*Work instructions*
Beginning with the opening line, restate the following material exactly, up through the line that contains "Highest Clock Rate -> 550 MHz".

*Materials provided*
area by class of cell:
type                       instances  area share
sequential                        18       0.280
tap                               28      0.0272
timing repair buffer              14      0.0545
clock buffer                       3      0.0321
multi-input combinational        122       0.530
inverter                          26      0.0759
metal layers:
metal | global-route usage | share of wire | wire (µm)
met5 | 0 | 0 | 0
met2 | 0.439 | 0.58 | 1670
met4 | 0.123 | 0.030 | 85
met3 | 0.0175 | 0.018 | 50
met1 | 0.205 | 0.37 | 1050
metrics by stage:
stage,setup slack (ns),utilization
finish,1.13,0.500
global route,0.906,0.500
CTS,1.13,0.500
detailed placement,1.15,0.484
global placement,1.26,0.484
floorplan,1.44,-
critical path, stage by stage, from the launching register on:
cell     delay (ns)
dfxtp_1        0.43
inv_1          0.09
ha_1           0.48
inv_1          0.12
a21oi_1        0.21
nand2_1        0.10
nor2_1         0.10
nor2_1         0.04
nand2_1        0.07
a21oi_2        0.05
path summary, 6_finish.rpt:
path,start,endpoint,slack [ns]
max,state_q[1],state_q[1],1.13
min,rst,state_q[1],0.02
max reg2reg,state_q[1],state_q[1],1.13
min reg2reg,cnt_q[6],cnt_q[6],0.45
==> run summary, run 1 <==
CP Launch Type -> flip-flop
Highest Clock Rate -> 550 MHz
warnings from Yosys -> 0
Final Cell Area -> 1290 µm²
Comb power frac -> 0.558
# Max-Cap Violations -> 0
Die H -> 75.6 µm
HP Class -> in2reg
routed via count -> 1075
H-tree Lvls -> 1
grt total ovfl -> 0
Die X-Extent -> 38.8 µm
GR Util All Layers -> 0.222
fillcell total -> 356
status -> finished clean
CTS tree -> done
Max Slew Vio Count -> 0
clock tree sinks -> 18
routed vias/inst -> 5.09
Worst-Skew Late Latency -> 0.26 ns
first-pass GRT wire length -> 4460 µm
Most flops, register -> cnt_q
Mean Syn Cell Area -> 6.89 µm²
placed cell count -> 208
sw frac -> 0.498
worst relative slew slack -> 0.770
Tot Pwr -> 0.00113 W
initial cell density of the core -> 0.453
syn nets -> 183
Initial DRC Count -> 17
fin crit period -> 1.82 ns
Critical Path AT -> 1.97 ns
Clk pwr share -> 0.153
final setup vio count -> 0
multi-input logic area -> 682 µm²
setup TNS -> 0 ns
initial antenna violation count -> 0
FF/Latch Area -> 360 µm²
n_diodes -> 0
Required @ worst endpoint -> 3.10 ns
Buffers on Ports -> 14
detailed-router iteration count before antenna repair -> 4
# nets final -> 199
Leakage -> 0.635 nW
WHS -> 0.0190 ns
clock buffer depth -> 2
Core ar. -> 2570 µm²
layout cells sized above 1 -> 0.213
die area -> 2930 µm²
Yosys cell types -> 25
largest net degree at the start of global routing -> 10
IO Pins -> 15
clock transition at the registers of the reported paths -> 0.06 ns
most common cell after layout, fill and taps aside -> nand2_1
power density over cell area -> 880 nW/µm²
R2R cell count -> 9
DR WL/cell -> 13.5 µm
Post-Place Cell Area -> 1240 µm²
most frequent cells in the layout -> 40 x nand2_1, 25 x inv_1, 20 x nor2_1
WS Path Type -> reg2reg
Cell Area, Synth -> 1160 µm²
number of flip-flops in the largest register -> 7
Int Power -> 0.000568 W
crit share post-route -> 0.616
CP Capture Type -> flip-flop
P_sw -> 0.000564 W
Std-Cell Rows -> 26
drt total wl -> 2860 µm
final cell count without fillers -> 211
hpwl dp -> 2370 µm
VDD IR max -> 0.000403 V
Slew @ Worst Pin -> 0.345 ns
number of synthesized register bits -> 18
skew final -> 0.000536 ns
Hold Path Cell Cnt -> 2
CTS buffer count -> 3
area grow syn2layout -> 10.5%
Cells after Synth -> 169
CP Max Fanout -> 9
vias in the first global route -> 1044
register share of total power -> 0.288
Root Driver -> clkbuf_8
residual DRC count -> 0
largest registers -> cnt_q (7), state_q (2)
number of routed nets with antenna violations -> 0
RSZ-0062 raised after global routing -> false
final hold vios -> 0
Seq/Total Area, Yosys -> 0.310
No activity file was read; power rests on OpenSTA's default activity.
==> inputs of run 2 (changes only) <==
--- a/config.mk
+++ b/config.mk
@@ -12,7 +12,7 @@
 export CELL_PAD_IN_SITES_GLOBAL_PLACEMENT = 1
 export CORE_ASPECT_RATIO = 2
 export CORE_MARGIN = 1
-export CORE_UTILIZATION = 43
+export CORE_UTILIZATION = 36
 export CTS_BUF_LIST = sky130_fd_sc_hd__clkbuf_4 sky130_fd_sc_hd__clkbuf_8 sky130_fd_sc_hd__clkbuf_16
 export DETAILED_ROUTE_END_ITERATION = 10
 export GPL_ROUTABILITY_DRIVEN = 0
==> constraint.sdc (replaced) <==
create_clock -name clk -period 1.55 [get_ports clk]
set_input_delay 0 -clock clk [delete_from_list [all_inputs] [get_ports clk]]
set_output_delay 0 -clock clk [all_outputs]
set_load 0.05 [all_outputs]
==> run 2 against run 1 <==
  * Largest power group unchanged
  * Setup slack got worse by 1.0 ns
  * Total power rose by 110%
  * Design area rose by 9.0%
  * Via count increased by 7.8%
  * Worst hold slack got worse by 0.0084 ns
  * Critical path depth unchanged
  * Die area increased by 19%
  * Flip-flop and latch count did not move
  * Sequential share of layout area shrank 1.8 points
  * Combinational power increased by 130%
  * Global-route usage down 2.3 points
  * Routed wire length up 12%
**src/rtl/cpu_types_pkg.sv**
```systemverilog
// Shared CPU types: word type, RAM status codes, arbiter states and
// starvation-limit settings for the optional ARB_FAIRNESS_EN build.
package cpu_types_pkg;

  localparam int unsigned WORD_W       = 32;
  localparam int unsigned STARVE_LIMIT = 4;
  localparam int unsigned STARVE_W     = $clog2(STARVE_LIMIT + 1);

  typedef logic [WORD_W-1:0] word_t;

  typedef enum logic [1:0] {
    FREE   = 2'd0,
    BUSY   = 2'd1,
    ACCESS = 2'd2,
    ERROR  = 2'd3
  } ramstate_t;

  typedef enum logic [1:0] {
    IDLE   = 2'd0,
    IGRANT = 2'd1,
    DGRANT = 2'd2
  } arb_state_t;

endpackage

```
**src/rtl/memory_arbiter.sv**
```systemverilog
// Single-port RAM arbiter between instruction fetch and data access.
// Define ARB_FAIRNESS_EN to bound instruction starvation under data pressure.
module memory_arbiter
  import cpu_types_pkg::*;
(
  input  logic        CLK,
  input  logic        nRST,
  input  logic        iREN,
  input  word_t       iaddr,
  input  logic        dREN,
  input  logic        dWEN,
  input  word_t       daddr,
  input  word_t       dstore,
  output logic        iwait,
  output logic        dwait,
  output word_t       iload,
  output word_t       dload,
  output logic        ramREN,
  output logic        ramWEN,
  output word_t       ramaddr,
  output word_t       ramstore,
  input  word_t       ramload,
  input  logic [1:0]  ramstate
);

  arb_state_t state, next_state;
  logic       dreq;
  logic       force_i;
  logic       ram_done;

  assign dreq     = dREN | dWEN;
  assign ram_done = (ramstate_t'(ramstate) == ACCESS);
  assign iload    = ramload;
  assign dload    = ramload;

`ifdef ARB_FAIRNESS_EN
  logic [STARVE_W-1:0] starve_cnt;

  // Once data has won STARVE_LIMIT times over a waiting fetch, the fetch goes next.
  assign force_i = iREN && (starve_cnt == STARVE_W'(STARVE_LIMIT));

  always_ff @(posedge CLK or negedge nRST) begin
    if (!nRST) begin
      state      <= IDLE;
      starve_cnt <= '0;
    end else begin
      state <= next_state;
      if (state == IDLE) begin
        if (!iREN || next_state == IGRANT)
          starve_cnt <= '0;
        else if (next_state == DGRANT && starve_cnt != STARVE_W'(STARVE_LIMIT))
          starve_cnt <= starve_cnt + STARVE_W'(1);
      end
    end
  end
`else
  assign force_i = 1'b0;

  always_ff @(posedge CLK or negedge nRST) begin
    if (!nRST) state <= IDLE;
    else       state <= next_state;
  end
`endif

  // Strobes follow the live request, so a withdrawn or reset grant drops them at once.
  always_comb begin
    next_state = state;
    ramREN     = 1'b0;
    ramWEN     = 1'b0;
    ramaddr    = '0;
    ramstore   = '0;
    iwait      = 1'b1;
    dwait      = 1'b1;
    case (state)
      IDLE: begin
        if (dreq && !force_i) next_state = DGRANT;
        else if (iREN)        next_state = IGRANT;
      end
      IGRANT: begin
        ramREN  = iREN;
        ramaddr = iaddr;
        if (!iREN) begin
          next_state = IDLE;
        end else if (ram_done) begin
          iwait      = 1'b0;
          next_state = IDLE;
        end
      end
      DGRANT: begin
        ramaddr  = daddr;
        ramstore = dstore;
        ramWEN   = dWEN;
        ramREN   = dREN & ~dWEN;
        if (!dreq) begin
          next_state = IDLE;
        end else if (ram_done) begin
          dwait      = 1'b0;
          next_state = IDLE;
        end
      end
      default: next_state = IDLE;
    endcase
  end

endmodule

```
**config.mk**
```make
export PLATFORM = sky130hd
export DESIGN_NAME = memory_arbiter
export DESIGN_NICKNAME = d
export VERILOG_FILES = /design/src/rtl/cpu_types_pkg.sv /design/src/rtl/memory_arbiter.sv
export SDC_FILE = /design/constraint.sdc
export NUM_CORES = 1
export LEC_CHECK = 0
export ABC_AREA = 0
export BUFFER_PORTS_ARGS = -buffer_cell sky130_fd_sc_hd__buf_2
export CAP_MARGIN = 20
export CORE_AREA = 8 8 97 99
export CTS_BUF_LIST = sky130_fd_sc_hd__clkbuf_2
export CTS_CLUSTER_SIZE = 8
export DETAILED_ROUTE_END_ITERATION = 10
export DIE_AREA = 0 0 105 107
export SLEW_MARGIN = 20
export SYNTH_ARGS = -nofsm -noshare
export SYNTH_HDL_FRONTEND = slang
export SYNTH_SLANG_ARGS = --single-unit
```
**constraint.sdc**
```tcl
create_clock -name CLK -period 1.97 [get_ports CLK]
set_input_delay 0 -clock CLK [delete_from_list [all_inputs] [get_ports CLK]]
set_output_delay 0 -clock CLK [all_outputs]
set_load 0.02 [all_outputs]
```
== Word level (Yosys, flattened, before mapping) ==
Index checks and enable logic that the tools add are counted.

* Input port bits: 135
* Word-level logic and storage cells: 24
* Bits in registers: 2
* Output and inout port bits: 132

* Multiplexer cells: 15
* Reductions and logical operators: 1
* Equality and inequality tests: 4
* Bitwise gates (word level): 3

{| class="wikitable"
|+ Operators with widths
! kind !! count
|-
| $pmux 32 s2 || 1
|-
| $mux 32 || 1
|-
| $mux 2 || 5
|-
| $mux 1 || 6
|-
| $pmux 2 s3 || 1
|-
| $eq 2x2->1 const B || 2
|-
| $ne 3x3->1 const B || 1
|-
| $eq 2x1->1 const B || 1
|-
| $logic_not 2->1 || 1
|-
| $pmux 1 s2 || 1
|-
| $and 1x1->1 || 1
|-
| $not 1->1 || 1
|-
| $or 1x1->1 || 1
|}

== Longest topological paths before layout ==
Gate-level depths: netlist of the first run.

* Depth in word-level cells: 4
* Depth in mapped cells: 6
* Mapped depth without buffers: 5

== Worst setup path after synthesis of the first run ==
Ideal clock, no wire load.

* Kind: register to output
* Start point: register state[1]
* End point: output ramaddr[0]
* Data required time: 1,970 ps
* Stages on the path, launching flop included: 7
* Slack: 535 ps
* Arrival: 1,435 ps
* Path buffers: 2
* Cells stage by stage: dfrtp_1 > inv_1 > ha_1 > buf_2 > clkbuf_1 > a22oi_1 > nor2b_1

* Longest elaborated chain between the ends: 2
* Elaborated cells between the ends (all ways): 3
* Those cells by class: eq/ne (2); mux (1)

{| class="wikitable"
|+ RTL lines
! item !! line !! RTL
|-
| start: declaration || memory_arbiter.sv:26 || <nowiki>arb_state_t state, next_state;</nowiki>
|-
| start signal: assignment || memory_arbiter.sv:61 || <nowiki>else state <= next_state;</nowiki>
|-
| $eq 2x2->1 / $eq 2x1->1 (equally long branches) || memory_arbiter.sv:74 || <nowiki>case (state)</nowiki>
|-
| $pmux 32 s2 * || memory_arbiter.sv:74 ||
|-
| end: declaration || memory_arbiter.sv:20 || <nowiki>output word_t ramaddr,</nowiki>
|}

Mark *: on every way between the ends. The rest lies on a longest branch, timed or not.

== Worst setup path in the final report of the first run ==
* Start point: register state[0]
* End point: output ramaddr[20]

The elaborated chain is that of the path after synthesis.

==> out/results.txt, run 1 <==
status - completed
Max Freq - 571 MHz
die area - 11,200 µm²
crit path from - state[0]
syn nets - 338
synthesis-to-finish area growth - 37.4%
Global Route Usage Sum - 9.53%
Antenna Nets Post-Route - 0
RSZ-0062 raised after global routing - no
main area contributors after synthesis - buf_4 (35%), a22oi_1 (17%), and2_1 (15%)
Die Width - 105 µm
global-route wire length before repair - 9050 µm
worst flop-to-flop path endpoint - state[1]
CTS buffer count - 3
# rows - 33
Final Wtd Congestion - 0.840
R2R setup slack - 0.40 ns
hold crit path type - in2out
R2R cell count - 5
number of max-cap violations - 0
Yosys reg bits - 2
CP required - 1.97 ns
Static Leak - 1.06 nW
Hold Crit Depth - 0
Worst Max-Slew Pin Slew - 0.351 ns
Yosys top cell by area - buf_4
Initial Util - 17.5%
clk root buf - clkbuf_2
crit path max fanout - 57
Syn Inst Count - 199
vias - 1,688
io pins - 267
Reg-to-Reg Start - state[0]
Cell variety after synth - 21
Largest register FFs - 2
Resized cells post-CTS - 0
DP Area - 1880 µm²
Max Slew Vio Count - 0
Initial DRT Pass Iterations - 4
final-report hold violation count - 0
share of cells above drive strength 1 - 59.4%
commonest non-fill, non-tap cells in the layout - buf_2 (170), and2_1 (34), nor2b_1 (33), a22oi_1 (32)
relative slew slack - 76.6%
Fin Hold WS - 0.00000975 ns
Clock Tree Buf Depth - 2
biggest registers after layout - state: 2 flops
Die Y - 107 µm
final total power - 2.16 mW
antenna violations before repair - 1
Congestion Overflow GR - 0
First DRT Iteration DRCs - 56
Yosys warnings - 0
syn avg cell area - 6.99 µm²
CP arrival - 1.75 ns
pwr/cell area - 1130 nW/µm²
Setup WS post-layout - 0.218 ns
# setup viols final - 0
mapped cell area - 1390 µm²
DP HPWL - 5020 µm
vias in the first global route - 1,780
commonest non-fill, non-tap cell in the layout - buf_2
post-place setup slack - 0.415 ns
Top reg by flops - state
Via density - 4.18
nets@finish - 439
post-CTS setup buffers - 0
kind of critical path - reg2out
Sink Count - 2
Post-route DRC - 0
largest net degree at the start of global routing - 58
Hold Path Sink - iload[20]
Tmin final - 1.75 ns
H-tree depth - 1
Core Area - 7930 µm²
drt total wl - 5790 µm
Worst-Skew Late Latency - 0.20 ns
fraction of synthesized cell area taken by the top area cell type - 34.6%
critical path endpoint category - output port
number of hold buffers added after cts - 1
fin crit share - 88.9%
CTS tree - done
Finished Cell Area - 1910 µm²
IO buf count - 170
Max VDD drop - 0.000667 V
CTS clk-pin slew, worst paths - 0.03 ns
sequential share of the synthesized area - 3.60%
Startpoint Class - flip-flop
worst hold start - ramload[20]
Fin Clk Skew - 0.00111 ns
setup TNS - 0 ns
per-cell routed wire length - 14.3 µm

*Written response*
area by class of cell:
type                       instances  area share
sequential                        18       0.280
tap                               28      0.0272
timing repair buffer              14      0.0545
clock buffer                       3      0.0321
multi-input combinational        122       0.530
inverter                          26      0.0759
metal layers:
metal | global-route usage | share of wire | wire (µm)
met5 | 0 | 0 | 0
met2 | 0.439 | 0.58 | 1670
met4 | 0.123 | 0.030 | 85
met3 | 0.0175 | 0.018 | 50
met1 | 0.205 | 0.37 | 1050
metrics by stage:
stage,setup slack (ns),utilization
finish,1.13,0.500
global route,0.906,0.500
CTS,1.13,0.500
detailed placement,1.15,0.484
global placement,1.26,0.484
floorplan,1.44,-
critical path, stage by stage, from the launching register on:
cell     delay (ns)
dfxtp_1        0.43
inv_1          0.09
ha_1           0.48
inv_1          0.12
a21oi_1        0.21
nand2_1        0.10
nor2_1         0.10
nor2_1         0.04
nand2_1        0.07
a21oi_2        0.05
path summary, 6_finish.rpt:
path,start,endpoint,slack [ns]
max,state_q[1],state_q[1],1.13
min,rst,state_q[1],0.02
max reg2reg,state_q[1],state_q[1],1.13
min reg2reg,cnt_q[6],cnt_q[6],0.45
==> run summary, run 1 <==
CP Launch Type -> flip-flop
Highest Clock Rate -> 550 MHz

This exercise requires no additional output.